### Exercise aim
Each line of the data has to be transcribed exactly.

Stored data
::::::

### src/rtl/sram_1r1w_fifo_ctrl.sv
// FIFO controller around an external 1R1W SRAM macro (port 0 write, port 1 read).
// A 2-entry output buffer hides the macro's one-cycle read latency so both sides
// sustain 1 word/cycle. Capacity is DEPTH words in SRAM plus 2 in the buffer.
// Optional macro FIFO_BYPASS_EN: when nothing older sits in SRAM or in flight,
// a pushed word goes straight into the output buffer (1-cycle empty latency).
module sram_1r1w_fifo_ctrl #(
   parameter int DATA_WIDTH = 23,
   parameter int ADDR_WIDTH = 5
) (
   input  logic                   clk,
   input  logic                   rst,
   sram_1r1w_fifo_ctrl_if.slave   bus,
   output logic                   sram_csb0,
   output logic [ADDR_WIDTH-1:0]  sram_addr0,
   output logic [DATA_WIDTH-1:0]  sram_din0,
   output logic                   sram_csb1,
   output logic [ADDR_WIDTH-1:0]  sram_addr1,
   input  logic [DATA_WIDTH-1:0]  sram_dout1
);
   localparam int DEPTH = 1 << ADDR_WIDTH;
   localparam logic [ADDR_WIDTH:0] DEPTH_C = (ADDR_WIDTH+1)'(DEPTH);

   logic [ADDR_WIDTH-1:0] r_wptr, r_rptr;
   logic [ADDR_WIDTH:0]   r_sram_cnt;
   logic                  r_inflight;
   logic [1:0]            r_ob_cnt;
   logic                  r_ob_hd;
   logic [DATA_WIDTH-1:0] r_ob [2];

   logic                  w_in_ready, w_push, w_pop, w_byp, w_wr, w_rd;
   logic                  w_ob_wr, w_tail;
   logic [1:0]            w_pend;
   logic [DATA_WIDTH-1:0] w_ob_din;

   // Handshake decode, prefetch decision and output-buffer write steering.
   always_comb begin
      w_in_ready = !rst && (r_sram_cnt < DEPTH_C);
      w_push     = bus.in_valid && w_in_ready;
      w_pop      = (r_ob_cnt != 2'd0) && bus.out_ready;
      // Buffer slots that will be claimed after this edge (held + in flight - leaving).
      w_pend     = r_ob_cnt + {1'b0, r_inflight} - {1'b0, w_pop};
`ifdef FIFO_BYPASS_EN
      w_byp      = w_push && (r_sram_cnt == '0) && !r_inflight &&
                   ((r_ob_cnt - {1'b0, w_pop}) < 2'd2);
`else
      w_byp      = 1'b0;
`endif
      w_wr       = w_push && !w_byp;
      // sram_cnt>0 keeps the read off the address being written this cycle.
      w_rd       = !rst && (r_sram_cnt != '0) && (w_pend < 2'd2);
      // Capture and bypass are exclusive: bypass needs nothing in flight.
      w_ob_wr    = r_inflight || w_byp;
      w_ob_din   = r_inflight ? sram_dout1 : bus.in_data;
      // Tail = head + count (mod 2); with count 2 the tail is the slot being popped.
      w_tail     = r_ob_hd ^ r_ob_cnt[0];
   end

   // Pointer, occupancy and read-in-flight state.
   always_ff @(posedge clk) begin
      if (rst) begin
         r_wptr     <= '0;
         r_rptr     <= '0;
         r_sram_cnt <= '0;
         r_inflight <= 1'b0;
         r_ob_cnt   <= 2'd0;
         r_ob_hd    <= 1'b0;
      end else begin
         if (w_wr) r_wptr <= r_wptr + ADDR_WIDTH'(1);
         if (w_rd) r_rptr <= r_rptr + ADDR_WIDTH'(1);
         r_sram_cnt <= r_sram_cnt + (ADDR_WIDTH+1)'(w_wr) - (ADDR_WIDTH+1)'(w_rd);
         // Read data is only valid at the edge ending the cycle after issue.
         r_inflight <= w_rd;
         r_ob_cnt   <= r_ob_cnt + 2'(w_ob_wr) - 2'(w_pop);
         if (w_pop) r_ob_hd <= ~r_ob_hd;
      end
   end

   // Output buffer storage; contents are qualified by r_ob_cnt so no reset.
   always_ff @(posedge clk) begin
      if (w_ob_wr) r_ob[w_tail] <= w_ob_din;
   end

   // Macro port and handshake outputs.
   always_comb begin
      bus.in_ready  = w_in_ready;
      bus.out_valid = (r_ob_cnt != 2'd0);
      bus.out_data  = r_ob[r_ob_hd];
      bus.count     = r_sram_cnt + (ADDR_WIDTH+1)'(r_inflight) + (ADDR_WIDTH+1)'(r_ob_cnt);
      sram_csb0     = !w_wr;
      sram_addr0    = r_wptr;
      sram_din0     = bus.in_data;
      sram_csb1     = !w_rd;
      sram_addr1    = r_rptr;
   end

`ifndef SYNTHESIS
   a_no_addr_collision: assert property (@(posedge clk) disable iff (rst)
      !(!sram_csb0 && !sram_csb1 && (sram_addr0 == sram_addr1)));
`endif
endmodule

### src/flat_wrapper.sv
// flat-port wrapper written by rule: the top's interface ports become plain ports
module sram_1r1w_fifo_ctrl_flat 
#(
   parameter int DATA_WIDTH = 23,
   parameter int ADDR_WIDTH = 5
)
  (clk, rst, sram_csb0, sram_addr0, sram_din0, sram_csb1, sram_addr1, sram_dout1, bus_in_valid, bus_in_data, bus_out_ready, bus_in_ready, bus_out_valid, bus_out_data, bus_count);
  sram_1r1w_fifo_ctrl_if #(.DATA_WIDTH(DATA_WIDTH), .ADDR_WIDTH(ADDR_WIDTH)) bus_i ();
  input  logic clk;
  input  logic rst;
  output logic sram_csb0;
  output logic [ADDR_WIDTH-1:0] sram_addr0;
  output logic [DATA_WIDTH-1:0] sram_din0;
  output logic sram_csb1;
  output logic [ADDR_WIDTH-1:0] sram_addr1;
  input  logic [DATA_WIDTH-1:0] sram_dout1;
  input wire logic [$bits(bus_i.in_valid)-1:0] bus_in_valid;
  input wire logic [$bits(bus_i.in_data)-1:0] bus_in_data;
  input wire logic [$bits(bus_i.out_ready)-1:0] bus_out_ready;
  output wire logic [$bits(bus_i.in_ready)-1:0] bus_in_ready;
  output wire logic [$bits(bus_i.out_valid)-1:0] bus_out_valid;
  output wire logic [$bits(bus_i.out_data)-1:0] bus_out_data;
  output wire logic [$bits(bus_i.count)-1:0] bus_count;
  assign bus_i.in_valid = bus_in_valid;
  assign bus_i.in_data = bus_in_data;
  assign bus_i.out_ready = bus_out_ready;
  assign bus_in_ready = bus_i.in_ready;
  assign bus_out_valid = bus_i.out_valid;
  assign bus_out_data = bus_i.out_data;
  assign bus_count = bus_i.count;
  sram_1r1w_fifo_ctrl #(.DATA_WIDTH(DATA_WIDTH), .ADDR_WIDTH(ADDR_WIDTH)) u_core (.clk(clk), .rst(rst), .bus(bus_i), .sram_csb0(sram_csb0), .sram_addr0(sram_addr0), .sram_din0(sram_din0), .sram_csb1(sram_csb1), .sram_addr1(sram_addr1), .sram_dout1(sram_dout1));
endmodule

::::::

### Your solution
### src/rtl/sram_1r1w_fifo_ctrl.sv
// FIFO controller around an external 1R1W SRAM macro (port 0 write, port 1 read).
// A 2-entry output buffer hides the macro's one-cycle read latency so both sides
// sustain 1 word/cycle. Capacity is DEPTH words in SRAM plus 2 in the buffer.
// Optional macro FIFO_BYPASS_EN: when nothing older sits in SRAM or in flight,
// a pushed word goes straight into the output buffer (1-cycle empty latency).
module sram_1r1w_fifo_ctrl #(
   parameter int DATA_WIDTH = 23,
   parameter int ADDR_WIDTH = 5
) (
   input  logic                   clk,
   input  logic                   rst,
   sram_1r1w_fifo_ctrl_if.slave   bus,
   output logic                   sram_csb0,
   output logic [ADDR_WIDTH-1:0]  sram_addr0,
   output logic [DATA_WIDTH-1:0]  sram_din0,
   output logic                   sram_csb1,
   output logic [ADDR_WIDTH-1:0]  sram_addr1,
   input  logic [DATA_WIDTH-1:0]  sram_dout1
);
   localparam int DEPTH = 1 << ADDR_WIDTH;
   localparam logic [ADDR_WIDTH:0] DEPTH_C = (ADDR_WIDTH+1)'(DEPTH);

   logic [ADDR_WIDTH-1:0] r_wptr, r_rptr;
   logic [ADDR_WIDTH:0]   r_sram_cnt;
   logic                  r_inflight;
   logic [1:0]            r_ob_cnt;
   logic                  r_ob_hd;
   logic [DATA_WIDTH-1:0] r_ob [2];

   logic                  w_in_ready, w_push, w_pop, w_byp, w_wr, w_rd;
   logic                  w_ob_wr, w_tail;
   logic [1:0]            w_pend;
   logic [DATA_WIDTH-1:0] w_ob_din;

   // Handshake decode, prefetch decision and output-buffer write steering.
   always_comb begin
      w_in_ready = !rst && (r_sram_cnt < DEPTH_C);
      w_push     = bus.in_valid && w_in_ready;
      w_pop      = (r_ob_cnt != 2'd0) && bus.out_ready;
      // Buffer slots that will be claimed after this edge (held + in flight - leaving).
      w_pend     = r_ob_cnt + {1'b0, r_inflight} - {1'b0, w_pop};
`ifdef FIFO_BYPASS_EN
      w_byp      = w_push && (r_sram_cnt == '0) && !r_inflight &&
                   ((r_ob_cnt - {1'b0, w_pop}) < 2'd2);
`else
      w_byp      = 1'b0;
`endif
      w_wr       = w_push && !w_byp;
      // sram_cnt>0 keeps the read off the address being written this cycle.
      w_rd       = !rst && (r_sram_cnt != '0) && (w_pend < 2'd2);
      // Capture and bypass are exclusive: bypass needs nothing in flight.
      w_ob_wr    = r_inflight || w_byp;
      w_ob_din   = r_inflight ? sram_dout1 : bus.in_data;
      // Tail = head + count (mod 2); with count 2 the tail is the slot being popped.
      w_tail     = r_ob_hd ^ r_ob_cnt[0];
   end

   // Pointer, occupancy and read-in-flight state.
   always_ff @(posedge clk) begin
      if (rst) begin
         r_wptr     <= '0;
         r_rptr     <= '0;
         r_sram_cnt <= '0;
         r_inflight <= 1'b0;
         r_ob_cnt   <= 2'd0;
         r_ob_hd    <= 1'b0;
      end else begin
         if (w_wr) r_wptr <= r_wptr + ADDR_WIDTH'(1);
         if (w_rd) r_rptr <= r_rptr + ADDR_WIDTH'(1);
         r_sram_cnt <= r_sram_cnt + (ADDR_WIDTH+1)'(w_wr) - (ADDR_WIDTH+1)'(w_rd);
         // Read data is only valid at the edge ending the cycle after issue.
         r_inflight <= w_rd;
         r_ob_cnt   <= r_ob_cnt + 2'(w_ob_wr) - 2'(w_pop);
         if (w_pop) r_ob_hd <= ~r_ob_hd;
      end
   end

   // Output buffer storage; contents are qualified by r_ob_cnt so no reset.
   always_ff @(posedge clk) begin
      if (w_ob_wr) r_ob[w_tail] <= w_ob_din;
   end

   // Macro port and handshake outputs.
   always_comb begin
      bus.in_ready  = w_in_ready;
      bus.out_valid = (r_ob_cnt != 2'd0);
      bus.out_data  = r_ob[r_ob_hd];
      bus.count     = r_sram_cnt + (ADDR_WIDTH+1)'(r_inflight) + (ADDR_WIDTH+1)'(r_ob_cnt);
      sram_csb0     = !w_wr;
      sram_addr0    = r_wptr;
      sram_din0     = bus.in_data;
      sram_csb1     = !w_rd;
      sram_addr1    = r_rptr;
   end

`ifndef SYNTHESIS
   a_no_addr_collision: assert property (@(posedge clk) disable iff (rst)
      !(!sram_csb0 && !sram_csb1 && (sram_addr0 == sram_addr1)));
`endif
endmodule

### src/flat_wrapper.sv
// flat-port wrapper written by rule: the top's interface ports become plain ports
module sram_1r1w_fifo_ctrl_flat 
#(
   parameter int DATA_WIDTH = 23,
   parameter int ADDR_WIDTH = 5
)
  (clk, rst, sram_csb0, sram_addr0, sram_din0, sram_csb1, sram_addr1, sram_dout1, bus_in_valid, bus_in_data, bus_out_ready, bus_in_ready, bus_out_valid, bus_out_data, bus_count);
  sram_1r1w_fifo_ctrl_if #(.DATA_WIDTH(DATA_WIDTH), .ADDR_WIDTH(ADDR_WIDTH)) bus_i ();
  input  logic clk;
  input  logic rst;
  output logic sram_csb0;
  output logic [ADDR_WIDTH-1:0] sram_addr0;
  output logic [DATA_WIDTH-1:0] sram_din0;
  output logic sram_csb1;
  output logic [ADDR_WIDTH-1:0] sram_addr1;
  input  logic [DATA_WIDTH-1:0] sram_dout1;
  input wire logic [$bits(bus_i.in_valid)-1:0] bus_in_valid;
  input wire logic [$bits(bus_i.in_data)-1:0] bus_in_data;
  input wire logic [$bits(bus_i.out_ready)-1:0] bus_out_ready;
  output wire logic [$bits(bus_i.in_ready)-1:0] bus_in_ready;
  output wire logic [$bits(bus_i.out_valid)-1:0] bus_out_valid;
  output wire logic [$bits(bus_i.out_data)-1:0] bus_out_data;
  output wire logic [$bits(bus_i.count)-1:0] bus_count;
  assign bus_i.in_valid = bus_in_valid;
  assign bus_i.in_data = bus_in_data;
  assign bus_i.out_ready = bus_out_ready;
  assign bus_in_ready = bus_i.in_ready;
  assign bus_out_valid = bus_i.out_valid;
  assign bus_out_data = bus_i.out_data;
  assign bus_count = bus_i.count;
  sram_1r1w_fifo_ctrl #(.DATA_WIDTH(DATA_WIDTH), .ADDR_WIDTH(ADDR_WIDTH)) u_core (.clk(clk), .rst(rst), .bus(bus_i), .sram_csb0(sram_csb0), .sram_addr0(sram_addr0), .sram_din0(sram_din0), .sram_csb1(sram_csb1), .sram_addr1(sram_addr1), .sram_dout1(sram_dout1));
endmodule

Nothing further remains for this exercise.